BEGIN

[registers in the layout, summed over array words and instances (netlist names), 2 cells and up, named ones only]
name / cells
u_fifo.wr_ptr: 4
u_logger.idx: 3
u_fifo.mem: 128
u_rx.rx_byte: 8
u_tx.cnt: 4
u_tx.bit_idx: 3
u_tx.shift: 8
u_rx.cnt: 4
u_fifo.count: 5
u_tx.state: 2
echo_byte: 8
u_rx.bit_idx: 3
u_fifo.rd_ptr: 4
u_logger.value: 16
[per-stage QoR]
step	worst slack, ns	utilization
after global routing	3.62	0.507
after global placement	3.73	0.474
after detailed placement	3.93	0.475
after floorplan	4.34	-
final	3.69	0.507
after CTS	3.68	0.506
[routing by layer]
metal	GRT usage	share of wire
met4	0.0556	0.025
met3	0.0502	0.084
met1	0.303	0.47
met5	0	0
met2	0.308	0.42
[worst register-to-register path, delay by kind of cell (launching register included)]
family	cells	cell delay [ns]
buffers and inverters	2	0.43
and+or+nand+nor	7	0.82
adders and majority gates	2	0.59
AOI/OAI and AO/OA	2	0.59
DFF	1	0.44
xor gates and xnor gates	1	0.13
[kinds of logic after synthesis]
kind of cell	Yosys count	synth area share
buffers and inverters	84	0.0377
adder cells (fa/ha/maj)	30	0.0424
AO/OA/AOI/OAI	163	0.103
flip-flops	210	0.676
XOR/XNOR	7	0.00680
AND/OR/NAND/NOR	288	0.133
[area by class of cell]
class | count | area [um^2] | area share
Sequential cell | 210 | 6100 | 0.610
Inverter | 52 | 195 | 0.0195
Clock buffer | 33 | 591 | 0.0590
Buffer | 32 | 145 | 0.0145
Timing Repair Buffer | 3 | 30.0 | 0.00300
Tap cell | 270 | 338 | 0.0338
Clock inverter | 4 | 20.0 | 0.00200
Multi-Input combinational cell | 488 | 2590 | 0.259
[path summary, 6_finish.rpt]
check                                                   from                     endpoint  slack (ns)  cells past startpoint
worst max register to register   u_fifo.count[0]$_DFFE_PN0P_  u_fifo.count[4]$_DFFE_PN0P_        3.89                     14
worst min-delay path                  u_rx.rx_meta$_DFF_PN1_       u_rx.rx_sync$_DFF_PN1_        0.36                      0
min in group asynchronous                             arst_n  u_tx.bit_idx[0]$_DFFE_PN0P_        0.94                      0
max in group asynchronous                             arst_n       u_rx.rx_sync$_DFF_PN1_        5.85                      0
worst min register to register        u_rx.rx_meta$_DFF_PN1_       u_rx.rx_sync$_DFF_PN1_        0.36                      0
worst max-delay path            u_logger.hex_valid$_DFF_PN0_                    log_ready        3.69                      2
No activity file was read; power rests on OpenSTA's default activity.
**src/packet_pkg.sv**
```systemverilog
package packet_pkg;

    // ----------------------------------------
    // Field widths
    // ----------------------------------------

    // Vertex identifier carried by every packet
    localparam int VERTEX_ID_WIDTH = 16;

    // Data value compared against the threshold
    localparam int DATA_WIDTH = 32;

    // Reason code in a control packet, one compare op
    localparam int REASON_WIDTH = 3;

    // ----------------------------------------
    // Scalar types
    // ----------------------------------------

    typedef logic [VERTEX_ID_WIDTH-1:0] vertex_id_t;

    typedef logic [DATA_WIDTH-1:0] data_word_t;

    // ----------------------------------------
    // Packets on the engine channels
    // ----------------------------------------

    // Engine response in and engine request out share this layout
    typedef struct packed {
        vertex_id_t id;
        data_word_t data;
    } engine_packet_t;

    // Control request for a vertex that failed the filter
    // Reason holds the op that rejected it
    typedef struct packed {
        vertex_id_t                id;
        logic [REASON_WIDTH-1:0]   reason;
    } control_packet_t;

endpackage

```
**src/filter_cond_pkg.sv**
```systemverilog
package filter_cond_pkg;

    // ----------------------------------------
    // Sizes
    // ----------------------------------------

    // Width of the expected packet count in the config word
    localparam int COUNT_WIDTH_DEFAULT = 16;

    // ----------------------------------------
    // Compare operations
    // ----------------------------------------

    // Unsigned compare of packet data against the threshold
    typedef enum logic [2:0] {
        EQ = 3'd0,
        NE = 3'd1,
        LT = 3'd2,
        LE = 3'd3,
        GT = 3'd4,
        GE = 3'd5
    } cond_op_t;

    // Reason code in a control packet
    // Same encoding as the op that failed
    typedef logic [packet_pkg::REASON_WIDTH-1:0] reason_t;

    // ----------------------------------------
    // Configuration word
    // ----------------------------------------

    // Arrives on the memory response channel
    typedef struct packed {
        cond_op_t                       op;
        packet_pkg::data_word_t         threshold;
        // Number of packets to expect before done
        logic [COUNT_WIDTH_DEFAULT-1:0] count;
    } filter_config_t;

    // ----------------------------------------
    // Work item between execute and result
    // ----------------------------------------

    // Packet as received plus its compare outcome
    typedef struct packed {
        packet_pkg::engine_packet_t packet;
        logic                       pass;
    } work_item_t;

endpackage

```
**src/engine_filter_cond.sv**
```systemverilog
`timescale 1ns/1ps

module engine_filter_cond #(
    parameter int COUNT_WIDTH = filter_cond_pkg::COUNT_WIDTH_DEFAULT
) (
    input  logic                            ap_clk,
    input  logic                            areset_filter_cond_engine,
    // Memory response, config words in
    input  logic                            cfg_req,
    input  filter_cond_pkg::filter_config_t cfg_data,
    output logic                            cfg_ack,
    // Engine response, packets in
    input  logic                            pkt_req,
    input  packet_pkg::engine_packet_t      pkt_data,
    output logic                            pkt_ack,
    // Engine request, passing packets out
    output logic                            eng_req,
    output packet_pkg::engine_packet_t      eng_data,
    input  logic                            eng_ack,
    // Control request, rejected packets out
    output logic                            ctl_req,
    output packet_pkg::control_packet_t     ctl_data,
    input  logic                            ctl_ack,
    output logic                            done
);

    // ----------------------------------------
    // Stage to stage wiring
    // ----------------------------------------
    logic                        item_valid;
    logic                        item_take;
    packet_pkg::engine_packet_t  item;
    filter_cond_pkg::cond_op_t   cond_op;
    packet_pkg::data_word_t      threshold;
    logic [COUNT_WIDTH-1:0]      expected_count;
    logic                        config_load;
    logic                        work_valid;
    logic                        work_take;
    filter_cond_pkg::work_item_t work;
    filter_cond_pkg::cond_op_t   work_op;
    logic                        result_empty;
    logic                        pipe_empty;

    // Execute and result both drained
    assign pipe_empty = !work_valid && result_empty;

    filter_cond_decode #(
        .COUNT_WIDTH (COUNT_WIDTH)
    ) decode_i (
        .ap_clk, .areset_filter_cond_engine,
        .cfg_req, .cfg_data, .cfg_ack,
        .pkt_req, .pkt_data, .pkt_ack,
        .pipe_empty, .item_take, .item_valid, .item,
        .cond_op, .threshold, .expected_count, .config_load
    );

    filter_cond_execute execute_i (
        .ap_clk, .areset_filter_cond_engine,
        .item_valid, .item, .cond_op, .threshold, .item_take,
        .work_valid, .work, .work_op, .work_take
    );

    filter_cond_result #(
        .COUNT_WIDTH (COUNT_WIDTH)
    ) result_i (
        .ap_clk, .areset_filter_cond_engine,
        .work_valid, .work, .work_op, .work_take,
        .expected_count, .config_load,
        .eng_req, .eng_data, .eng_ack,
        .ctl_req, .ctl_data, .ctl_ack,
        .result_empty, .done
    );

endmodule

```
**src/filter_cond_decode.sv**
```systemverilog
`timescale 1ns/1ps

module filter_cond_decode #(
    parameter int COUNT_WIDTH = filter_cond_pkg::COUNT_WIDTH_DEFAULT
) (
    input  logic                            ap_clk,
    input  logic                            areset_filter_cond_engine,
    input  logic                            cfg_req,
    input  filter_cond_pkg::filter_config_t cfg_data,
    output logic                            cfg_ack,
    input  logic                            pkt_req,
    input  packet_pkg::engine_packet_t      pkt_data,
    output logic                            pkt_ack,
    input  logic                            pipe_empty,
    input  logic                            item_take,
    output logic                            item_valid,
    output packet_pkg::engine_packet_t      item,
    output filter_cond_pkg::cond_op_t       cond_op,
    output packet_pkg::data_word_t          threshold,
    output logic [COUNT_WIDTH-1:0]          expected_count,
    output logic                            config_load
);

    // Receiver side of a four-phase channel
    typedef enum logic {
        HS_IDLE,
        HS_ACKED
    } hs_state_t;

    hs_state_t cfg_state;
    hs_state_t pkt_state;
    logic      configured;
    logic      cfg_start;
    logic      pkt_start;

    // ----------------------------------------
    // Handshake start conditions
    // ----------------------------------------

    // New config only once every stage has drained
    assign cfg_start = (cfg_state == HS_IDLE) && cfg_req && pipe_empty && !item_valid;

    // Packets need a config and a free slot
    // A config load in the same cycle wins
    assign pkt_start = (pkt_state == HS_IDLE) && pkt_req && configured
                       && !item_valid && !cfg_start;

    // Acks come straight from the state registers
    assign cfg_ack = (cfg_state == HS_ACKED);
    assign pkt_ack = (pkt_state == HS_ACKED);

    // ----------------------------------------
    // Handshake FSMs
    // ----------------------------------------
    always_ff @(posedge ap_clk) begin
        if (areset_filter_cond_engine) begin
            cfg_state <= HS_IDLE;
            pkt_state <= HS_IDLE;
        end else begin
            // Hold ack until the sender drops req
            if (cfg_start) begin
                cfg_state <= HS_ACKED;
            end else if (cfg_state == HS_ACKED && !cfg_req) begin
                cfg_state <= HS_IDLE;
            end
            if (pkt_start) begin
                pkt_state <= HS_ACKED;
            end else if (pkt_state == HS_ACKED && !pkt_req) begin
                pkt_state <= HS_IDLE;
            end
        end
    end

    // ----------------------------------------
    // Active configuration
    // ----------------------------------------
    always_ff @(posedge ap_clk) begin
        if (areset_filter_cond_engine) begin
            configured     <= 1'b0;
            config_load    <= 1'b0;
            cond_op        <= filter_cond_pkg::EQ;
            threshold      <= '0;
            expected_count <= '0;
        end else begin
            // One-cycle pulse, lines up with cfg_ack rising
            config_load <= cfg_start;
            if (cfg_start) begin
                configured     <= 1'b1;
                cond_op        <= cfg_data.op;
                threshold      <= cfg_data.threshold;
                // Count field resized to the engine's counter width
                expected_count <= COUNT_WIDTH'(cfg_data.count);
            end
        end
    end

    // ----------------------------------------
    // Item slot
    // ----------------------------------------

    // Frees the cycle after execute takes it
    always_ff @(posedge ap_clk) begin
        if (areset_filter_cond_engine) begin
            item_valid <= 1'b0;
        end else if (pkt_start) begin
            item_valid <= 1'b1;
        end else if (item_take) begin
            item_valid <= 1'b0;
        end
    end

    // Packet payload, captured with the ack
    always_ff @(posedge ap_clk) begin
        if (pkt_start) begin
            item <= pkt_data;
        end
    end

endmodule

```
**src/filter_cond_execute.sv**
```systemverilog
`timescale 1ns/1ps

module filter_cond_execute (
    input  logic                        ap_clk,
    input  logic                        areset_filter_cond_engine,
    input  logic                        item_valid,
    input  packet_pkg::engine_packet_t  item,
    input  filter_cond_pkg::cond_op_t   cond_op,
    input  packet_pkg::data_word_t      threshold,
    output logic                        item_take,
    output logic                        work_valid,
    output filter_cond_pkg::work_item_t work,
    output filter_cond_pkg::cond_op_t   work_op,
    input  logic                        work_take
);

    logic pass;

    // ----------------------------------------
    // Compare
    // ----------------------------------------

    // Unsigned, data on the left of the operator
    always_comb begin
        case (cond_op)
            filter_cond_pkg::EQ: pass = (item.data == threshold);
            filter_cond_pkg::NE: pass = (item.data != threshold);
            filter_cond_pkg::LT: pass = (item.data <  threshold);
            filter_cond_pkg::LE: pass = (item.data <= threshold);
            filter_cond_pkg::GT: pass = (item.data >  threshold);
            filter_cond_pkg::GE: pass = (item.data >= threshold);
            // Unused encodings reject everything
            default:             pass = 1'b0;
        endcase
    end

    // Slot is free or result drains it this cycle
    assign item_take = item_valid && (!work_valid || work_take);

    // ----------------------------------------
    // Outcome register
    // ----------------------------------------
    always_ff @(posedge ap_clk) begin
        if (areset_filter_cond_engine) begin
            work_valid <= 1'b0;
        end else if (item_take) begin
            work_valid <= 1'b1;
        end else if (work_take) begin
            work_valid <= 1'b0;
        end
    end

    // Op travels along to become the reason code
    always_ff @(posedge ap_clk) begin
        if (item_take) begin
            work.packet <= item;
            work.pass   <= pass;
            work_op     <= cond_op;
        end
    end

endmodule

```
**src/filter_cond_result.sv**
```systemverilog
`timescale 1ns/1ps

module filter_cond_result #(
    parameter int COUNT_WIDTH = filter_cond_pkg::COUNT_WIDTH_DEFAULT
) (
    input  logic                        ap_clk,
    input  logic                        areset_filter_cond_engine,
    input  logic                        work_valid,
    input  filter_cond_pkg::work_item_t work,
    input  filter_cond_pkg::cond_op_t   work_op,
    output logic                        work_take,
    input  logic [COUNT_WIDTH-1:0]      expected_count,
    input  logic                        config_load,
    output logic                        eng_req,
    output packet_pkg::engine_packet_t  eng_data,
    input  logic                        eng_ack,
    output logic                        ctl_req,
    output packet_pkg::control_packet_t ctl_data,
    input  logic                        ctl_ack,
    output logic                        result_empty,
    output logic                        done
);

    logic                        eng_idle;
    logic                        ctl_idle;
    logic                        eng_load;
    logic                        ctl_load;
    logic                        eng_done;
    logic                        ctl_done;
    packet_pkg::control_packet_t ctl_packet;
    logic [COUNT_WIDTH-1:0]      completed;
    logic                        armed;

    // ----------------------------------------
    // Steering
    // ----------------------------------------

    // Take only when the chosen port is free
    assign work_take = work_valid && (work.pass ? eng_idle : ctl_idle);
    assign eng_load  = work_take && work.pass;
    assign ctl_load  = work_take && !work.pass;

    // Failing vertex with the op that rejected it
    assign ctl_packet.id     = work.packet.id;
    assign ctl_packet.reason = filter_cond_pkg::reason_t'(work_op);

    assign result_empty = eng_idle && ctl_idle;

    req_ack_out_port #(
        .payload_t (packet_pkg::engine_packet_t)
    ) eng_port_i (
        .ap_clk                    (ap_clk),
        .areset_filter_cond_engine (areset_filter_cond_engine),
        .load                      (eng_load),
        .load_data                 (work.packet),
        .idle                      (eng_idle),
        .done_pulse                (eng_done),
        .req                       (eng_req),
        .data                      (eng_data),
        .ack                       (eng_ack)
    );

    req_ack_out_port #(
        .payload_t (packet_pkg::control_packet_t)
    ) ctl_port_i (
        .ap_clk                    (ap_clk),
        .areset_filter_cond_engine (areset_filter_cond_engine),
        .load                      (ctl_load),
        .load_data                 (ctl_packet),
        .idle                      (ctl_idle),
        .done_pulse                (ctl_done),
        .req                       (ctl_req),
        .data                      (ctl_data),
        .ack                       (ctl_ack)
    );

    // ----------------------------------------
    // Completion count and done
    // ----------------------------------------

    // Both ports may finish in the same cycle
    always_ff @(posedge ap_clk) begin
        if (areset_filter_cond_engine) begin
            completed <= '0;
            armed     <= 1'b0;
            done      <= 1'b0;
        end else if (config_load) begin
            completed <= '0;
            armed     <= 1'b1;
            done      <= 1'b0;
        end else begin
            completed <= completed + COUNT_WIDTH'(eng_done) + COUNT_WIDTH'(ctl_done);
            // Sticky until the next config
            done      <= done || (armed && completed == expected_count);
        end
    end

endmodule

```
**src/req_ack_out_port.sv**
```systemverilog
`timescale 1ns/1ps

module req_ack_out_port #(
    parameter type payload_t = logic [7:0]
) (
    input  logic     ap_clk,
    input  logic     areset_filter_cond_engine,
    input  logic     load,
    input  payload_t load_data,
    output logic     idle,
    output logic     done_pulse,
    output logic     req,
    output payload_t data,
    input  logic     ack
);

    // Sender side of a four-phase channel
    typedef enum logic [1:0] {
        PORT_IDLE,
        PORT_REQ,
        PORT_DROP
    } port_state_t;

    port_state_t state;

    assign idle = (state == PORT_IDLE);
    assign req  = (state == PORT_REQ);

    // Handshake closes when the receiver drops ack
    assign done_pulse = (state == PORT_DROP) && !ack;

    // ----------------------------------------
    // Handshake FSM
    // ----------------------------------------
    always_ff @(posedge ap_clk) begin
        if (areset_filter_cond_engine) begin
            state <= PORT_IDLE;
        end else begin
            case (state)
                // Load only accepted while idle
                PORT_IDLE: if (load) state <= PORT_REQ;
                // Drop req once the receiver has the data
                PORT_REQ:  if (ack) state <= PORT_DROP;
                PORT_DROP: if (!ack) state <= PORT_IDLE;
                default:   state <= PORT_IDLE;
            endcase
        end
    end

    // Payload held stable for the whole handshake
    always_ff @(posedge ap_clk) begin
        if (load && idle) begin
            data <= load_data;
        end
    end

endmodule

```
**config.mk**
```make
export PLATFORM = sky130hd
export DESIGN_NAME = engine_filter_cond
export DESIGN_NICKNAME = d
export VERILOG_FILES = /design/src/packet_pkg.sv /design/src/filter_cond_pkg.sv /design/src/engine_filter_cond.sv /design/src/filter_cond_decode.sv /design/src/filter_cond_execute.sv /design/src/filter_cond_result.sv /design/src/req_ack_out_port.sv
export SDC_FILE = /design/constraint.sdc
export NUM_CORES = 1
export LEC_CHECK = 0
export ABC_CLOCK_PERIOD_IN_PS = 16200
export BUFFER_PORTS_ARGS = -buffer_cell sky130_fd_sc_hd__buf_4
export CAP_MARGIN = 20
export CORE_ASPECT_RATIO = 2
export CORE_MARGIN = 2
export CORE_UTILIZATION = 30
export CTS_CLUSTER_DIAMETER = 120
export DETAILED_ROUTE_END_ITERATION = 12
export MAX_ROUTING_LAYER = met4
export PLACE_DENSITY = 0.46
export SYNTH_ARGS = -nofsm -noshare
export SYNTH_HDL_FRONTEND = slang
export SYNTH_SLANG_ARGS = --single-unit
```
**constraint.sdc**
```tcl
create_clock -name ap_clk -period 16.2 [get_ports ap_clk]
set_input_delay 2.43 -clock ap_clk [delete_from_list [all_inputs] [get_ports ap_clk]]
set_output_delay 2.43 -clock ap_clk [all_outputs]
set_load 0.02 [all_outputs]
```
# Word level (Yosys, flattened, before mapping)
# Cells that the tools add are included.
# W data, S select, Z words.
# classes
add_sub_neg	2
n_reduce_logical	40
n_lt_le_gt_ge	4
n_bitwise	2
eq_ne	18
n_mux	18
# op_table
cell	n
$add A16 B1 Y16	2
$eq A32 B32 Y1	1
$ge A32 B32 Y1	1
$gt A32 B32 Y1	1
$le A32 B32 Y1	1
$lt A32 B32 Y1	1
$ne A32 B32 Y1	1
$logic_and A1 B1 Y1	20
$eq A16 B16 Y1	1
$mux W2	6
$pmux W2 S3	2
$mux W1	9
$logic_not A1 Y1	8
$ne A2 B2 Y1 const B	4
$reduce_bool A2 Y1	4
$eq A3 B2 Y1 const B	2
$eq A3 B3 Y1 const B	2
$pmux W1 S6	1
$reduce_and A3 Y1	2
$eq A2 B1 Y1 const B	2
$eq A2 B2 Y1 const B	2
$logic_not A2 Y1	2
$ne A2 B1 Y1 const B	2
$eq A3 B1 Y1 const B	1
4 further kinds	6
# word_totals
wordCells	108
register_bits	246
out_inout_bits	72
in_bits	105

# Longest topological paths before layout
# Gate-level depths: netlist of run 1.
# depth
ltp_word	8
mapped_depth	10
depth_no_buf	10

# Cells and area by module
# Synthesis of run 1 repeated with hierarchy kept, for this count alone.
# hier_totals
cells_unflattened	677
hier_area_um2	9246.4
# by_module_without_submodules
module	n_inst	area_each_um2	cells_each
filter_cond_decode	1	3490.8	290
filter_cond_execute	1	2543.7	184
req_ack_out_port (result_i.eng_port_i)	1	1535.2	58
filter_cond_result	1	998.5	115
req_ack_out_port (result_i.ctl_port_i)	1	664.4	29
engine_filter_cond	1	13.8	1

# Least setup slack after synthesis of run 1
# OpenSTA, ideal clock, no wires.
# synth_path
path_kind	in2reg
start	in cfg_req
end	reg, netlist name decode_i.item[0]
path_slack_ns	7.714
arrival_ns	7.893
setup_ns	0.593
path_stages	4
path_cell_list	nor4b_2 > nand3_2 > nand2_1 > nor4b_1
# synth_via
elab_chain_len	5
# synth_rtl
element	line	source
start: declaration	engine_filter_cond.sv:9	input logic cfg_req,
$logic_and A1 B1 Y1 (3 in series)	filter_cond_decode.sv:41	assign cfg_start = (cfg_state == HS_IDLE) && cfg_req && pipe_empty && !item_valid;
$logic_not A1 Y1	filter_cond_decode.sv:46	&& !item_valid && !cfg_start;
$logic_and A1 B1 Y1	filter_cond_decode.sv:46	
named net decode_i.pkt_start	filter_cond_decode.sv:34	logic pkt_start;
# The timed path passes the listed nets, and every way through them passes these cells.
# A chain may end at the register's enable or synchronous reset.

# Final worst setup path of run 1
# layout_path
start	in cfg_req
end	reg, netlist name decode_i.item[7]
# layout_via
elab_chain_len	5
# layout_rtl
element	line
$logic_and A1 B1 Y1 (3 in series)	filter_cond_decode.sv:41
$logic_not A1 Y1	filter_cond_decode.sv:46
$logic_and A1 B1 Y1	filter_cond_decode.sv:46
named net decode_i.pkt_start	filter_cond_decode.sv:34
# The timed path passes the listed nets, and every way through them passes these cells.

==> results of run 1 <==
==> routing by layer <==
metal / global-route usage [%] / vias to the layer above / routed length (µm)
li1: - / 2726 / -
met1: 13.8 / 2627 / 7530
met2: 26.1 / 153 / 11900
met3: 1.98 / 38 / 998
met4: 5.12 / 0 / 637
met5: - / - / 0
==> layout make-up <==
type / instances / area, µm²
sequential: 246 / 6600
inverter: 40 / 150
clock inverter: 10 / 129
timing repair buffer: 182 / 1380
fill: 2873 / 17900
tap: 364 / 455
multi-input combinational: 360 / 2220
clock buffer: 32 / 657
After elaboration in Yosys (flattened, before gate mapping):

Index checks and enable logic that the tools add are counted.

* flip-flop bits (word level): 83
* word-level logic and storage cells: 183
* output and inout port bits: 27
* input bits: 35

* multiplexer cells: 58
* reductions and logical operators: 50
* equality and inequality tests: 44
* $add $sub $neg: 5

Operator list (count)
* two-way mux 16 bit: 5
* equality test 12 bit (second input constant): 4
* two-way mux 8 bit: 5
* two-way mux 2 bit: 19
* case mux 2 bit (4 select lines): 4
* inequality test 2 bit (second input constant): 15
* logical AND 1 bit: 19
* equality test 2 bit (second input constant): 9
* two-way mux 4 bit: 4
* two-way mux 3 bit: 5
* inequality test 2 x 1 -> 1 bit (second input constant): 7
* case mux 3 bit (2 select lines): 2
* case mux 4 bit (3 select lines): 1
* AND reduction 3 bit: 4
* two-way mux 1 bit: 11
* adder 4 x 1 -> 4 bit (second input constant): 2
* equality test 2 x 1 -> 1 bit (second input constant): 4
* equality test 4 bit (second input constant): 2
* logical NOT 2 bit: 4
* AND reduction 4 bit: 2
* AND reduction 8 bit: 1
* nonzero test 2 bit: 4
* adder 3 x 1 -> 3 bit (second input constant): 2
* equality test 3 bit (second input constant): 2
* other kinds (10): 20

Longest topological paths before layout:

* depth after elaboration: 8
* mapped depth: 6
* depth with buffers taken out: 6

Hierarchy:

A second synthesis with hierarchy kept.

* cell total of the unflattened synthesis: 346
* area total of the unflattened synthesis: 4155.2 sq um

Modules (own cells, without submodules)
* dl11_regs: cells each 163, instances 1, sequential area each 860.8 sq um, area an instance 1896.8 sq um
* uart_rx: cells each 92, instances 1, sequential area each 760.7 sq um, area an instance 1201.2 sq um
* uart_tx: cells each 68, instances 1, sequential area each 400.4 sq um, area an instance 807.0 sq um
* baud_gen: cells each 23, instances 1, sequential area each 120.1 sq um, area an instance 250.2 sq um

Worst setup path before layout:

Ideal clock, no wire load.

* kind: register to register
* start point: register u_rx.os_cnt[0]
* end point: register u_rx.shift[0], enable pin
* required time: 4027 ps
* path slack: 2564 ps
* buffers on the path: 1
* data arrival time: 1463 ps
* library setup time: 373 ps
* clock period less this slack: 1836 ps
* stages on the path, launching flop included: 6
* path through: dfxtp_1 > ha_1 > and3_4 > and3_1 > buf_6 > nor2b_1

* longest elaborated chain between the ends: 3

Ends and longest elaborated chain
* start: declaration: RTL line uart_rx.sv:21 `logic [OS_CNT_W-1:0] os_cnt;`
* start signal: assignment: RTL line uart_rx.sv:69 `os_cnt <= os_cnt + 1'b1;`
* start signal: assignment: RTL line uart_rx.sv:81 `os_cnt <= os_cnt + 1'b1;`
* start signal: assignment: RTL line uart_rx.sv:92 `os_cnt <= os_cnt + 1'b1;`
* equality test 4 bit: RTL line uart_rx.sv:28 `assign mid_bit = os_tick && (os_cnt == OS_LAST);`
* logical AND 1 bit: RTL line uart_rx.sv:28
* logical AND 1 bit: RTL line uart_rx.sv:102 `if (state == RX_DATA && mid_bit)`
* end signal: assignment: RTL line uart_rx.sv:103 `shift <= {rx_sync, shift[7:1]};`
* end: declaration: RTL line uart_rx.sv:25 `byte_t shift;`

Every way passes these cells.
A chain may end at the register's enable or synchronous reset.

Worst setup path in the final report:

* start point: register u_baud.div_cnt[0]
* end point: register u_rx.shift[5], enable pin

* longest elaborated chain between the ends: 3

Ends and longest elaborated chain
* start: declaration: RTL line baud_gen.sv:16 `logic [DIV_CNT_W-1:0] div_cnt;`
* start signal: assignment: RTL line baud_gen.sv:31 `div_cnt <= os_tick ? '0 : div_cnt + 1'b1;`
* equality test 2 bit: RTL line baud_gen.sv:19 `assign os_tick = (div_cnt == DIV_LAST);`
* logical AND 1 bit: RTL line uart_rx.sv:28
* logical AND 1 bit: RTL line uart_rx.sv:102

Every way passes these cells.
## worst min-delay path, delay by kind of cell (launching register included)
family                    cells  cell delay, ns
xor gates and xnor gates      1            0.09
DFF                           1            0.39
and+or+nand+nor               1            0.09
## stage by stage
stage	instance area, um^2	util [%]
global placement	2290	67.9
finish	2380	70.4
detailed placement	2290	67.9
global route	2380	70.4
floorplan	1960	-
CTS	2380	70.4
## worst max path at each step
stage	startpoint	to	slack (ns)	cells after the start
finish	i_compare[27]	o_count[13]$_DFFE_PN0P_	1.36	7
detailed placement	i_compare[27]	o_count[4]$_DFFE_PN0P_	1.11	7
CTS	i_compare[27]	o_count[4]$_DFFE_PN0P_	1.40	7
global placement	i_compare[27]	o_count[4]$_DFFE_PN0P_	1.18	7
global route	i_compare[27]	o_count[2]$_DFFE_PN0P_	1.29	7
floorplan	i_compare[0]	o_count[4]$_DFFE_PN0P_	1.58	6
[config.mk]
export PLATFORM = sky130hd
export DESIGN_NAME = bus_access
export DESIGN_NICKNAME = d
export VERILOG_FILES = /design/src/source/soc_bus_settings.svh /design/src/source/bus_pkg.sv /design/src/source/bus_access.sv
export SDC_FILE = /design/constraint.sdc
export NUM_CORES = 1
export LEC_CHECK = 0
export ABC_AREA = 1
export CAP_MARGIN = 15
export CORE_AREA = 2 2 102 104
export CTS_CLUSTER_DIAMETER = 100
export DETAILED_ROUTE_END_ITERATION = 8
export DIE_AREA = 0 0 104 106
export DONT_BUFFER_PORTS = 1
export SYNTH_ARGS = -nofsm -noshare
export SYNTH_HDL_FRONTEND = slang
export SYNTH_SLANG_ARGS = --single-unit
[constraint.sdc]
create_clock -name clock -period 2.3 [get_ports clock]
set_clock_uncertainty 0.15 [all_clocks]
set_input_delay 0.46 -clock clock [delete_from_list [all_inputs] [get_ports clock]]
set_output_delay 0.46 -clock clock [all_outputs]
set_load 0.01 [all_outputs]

END

● WHAT YOU HAVE TO DO
Check each line of the data for "signal". Copy the lines where it turns up.

● TASK RESPONSE
* start signal: assignment: RTL line uart_rx.sv:69 `os_cnt <= os_cnt + 1'b1;`
* start signal: assignment: RTL line uart_rx.sv:81 `os_cnt <= os_cnt + 1'b1;`
* start signal: assignment: RTL line uart_rx.sv:92 `os_cnt <= os_cnt + 1'b1;`
* end signal: assignment: RTL line uart_rx.sv:103 `shift <= {rx_sync, shift[7:1]};`
* start signal: assignment: RTL line baud_gen.sv:31 `div_cnt <= os_tick ? '0 : div_cnt + 1'b1;`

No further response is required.